SUPPLIED MATERIAL Block Start

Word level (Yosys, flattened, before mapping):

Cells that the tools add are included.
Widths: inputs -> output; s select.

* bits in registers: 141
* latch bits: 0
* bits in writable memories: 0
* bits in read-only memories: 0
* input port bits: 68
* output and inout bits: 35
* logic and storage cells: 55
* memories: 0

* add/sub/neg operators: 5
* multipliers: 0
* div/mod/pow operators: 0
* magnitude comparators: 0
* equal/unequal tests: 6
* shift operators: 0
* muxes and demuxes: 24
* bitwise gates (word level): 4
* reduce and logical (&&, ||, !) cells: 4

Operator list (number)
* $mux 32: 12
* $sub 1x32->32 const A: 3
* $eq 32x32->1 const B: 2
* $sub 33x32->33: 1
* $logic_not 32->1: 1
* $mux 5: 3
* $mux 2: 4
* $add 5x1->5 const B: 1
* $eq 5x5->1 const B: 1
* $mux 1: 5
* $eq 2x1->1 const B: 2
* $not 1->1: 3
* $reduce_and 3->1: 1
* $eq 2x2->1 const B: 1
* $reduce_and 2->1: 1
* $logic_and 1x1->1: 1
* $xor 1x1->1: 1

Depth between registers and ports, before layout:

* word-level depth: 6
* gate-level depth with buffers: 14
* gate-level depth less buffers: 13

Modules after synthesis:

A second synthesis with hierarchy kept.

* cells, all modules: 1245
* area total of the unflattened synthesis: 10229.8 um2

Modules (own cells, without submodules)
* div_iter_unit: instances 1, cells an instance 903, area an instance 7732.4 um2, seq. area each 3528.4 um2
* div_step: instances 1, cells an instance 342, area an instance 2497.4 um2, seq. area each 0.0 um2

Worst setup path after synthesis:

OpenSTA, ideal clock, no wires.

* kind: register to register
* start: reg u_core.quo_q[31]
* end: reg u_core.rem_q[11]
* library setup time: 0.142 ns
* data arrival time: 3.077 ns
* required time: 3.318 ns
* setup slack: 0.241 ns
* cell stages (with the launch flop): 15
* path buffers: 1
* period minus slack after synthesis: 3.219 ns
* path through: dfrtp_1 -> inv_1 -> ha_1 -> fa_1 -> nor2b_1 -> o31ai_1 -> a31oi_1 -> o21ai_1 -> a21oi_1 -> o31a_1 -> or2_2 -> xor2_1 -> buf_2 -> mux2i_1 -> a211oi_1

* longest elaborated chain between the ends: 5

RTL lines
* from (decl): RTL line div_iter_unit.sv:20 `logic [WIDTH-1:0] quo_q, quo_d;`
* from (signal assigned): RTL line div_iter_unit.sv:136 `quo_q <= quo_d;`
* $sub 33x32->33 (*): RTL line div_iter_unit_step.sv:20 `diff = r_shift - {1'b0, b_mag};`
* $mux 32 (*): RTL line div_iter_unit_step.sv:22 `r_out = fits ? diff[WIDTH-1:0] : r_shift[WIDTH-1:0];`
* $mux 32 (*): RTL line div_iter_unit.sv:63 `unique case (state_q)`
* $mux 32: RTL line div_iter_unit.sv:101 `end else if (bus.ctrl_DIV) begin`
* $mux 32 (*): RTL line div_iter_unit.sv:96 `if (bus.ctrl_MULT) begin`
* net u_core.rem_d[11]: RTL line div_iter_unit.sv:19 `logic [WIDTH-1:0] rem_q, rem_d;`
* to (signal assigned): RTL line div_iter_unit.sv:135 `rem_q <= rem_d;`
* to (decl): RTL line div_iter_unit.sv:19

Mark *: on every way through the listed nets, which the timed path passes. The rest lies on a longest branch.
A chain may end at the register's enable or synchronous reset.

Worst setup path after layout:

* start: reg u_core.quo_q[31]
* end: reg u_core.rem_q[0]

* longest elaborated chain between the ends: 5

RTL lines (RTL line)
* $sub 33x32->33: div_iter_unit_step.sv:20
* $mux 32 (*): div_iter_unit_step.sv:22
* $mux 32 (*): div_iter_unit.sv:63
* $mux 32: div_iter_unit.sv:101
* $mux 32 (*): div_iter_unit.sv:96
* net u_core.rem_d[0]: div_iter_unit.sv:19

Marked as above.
[src/rtl/spi_clk_pkg.sv]
// ---------------------------------------------------------------------------
// spi_clk_pkg
// Shared definitions for the SPI serial-clock generator:
//   - default widths for the divide value and bit counter
//   - FSM state encoding (IDLE / ACTIVE)
//   - SPI mode encoding: mode = {cpol, cpha}, giving modes 0..3
// ---------------------------------------------------------------------------
package spi_clk_pkg;

    localparam int DEF_DIV_WIDTH = 8;
    localparam int DEF_CNT_WIDTH = 6;

    localparam logic [0:0] ST_IDLE   = 1'b0;
    localparam logic [0:0] ST_ACTIVE = 1'b1;

    typedef enum logic [0:0] {
        IDLE   = ST_IDLE,
        ACTIVE = ST_ACTIVE
    } state_e;

    typedef logic [1:0] spi_mode_t;

    function automatic spi_mode_t spi_mode(input logic cpol, input logic cpha);
        return {cpol, cpha};
    endfunction

    function automatic logic mode_cpol(input spi_mode_t mode);
        return mode[1];
    endfunction

    function automatic logic mode_cpha(input spi_mode_t mode);
        return mode[0];
    endfunction

endpackage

SUPPLIED MATERIAL Block End

PROBLEM REQUIREMENTS |
Reproduce all data above, unchanged.

ANSWER BOX |
Word level (Yosys, flattened, before mapping):

Cells that the tools add are included.
Widths: inputs -> output; s select.

* bits in registers: 141
* latch bits: 0
* bits in writable memories: 0
* bits in read-only memories: 0
* input port bits: 68
* output and inout bits: 35
* logic and storage cells: 55
* memories: 0

* add/sub/neg operators: 5
* multipliers: 0
* div/mod/pow operators: 0
* magnitude comparators: 0
* equal/unequal tests: 6
* shift operators: 0
* muxes and demuxes: 24
* bitwise gates (word level): 4
* reduce and logical (&&, ||, !) cells: 4

Operator list (number)
* $mux 32: 12
* $sub 1x32->32 const A: 3
* $eq 32x32->1 const B: 2
* $sub 33x32->33: 1
* $logic_not 32->1: 1
* $mux 5: 3
* $mux 2: 4
* $add 5x1->5 const B: 1
* $eq 5x5->1 const B: 1
* $mux 1: 5
* $eq 2x1->1 const B: 2
* $not 1->1: 3
* $reduce_and 3->1: 1
* $eq 2x2->1 const B: 1
* $reduce_and 2->1: 1
* $logic_and 1x1->1: 1
* $xor 1x1->1: 1

Depth between registers and ports, before layout:

* word-level depth: 6
* gate-level depth with buffers: 14
* gate-level depth less buffers: 13

Modules after synthesis:

A second synthesis with hierarchy kept.

* cells, all modules: 1245
* area total of the unflattened synthesis: 10229.8 um2

Modules (own cells, without submodules)
* div_iter_unit: instances 1, cells an instance 903, area an instance 7732.4 um2, seq. area each 3528.4 um2
* div_step: instances 1, cells an instance 342, area an instance 2497.4 um2, seq. area each 0.0 um2

Worst setup path after synthesis:

OpenSTA, ideal clock, no wires.

* kind: register to register
* start: reg u_core.quo_q[31]
* end: reg u_core.rem_q[11]
* library setup time: 0.142 ns
* data arrival time: 3.077 ns
* required time: 3.318 ns
* setup slack: 0.241 ns
* cell stages (with the launch flop): 15
* path buffers: 1
* period minus slack after synthesis: 3.219 ns
* path through: dfrtp_1 -> inv_1 -> ha_1 -> fa_1 -> nor2b_1 -> o31ai_1 -> a31oi_1 -> o21ai_1 -> a21oi_1 -> o31a_1 -> or2_2 -> xor2_1 -> buf_2 -> mux2i_1 -> a211oi_1

* longest elaborated chain between the ends: 5

RTL lines
* from (decl): RTL line div_iter_unit.sv:20 `logic [WIDTH-1:0] quo_q, quo_d;`
* from (signal assigned): RTL line div_iter_unit.sv:136 `quo_q <= quo_d;`
* $sub 33x32->33 (*): RTL line div_iter_unit_step.sv:20 `diff = r_shift - {1'b0, b_mag};`
* $mux 32 (*): RTL line div_iter_unit_step.sv:22 `r_out = fits ? diff[WIDTH-1:0] : r_shift[WIDTH-1:0];`
* $mux 32 (*): RTL line div_iter_unit.sv:63 `unique case (state_q)`
* $mux 32: RTL line div_iter_unit.sv:101 `end else if (bus.ctrl_DIV) begin`
* $mux 32 (*): RTL line div_iter_unit.sv:96 `if (bus.ctrl_MULT) begin`
* net u_core.rem_d[11]: RTL line div_iter_unit.sv:19 `logic [WIDTH-1:0] rem_q, rem_d;`
* to (signal assigned): RTL line div_iter_unit.sv:135 `rem_q <= rem_d;`
* to (decl): RTL line div_iter_unit.sv:19

Mark *: on every way through the listed nets, which the timed path passes. The rest lies on a longest branch.
A chain may end at the register's enable or synchronous reset.

Worst setup path after layout:

* start: reg u_core.quo_q[31]
* end: reg u_core.rem_q[0]

* longest elaborated chain between the ends: 5

RTL lines (RTL line)
* $sub 33x32->33: div_iter_unit_step.sv:20
* $mux 32 (*): div_iter_unit_step.sv:22
* $mux 32 (*): div_iter_unit.sv:63
* $mux 32: div_iter_unit.sv:101
* $mux 32 (*): div_iter_unit.sv:96
* net u_core.rem_d[0]: div_iter_unit.sv:19

Marked as above.
[src/rtl/spi_clk_pkg.sv]
// ---------------------------------------------------------------------------
// spi_clk_pkg
// Shared definitions for the SPI serial-clock generator:
//   - default widths for the divide value and bit counter
//   - FSM state encoding (IDLE / ACTIVE)
//   - SPI mode encoding: mode = {cpol, cpha}, giving modes 0..3
// ---------------------------------------------------------------------------
package spi_clk_pkg;

    localparam int DEF_DIV_WIDTH = 8;
    localparam int DEF_CNT_WIDTH = 6;

    localparam logic [0:0] ST_IDLE   = 1'b0;
    localparam logic [0:0] ST_ACTIVE = 1'b1;

    typedef enum logic [0:0] {
        IDLE   = ST_IDLE,
        ACTIVE = ST_ACTIVE
    } state_e;

    typedef logic [1:0] spi_mode_t;

    function automatic spi_mode_t spi_mode(input logic cpol, input logic cpha);
        return {cpol, cpha};
    endfunction

    function automatic logic mode_cpol(input spi_mode_t mode);
        return mode[1];
    endfunction

    function automatic logic mode_cpha(input spi_mode_t mode);
        return mode[0];
    endfunction

endpackage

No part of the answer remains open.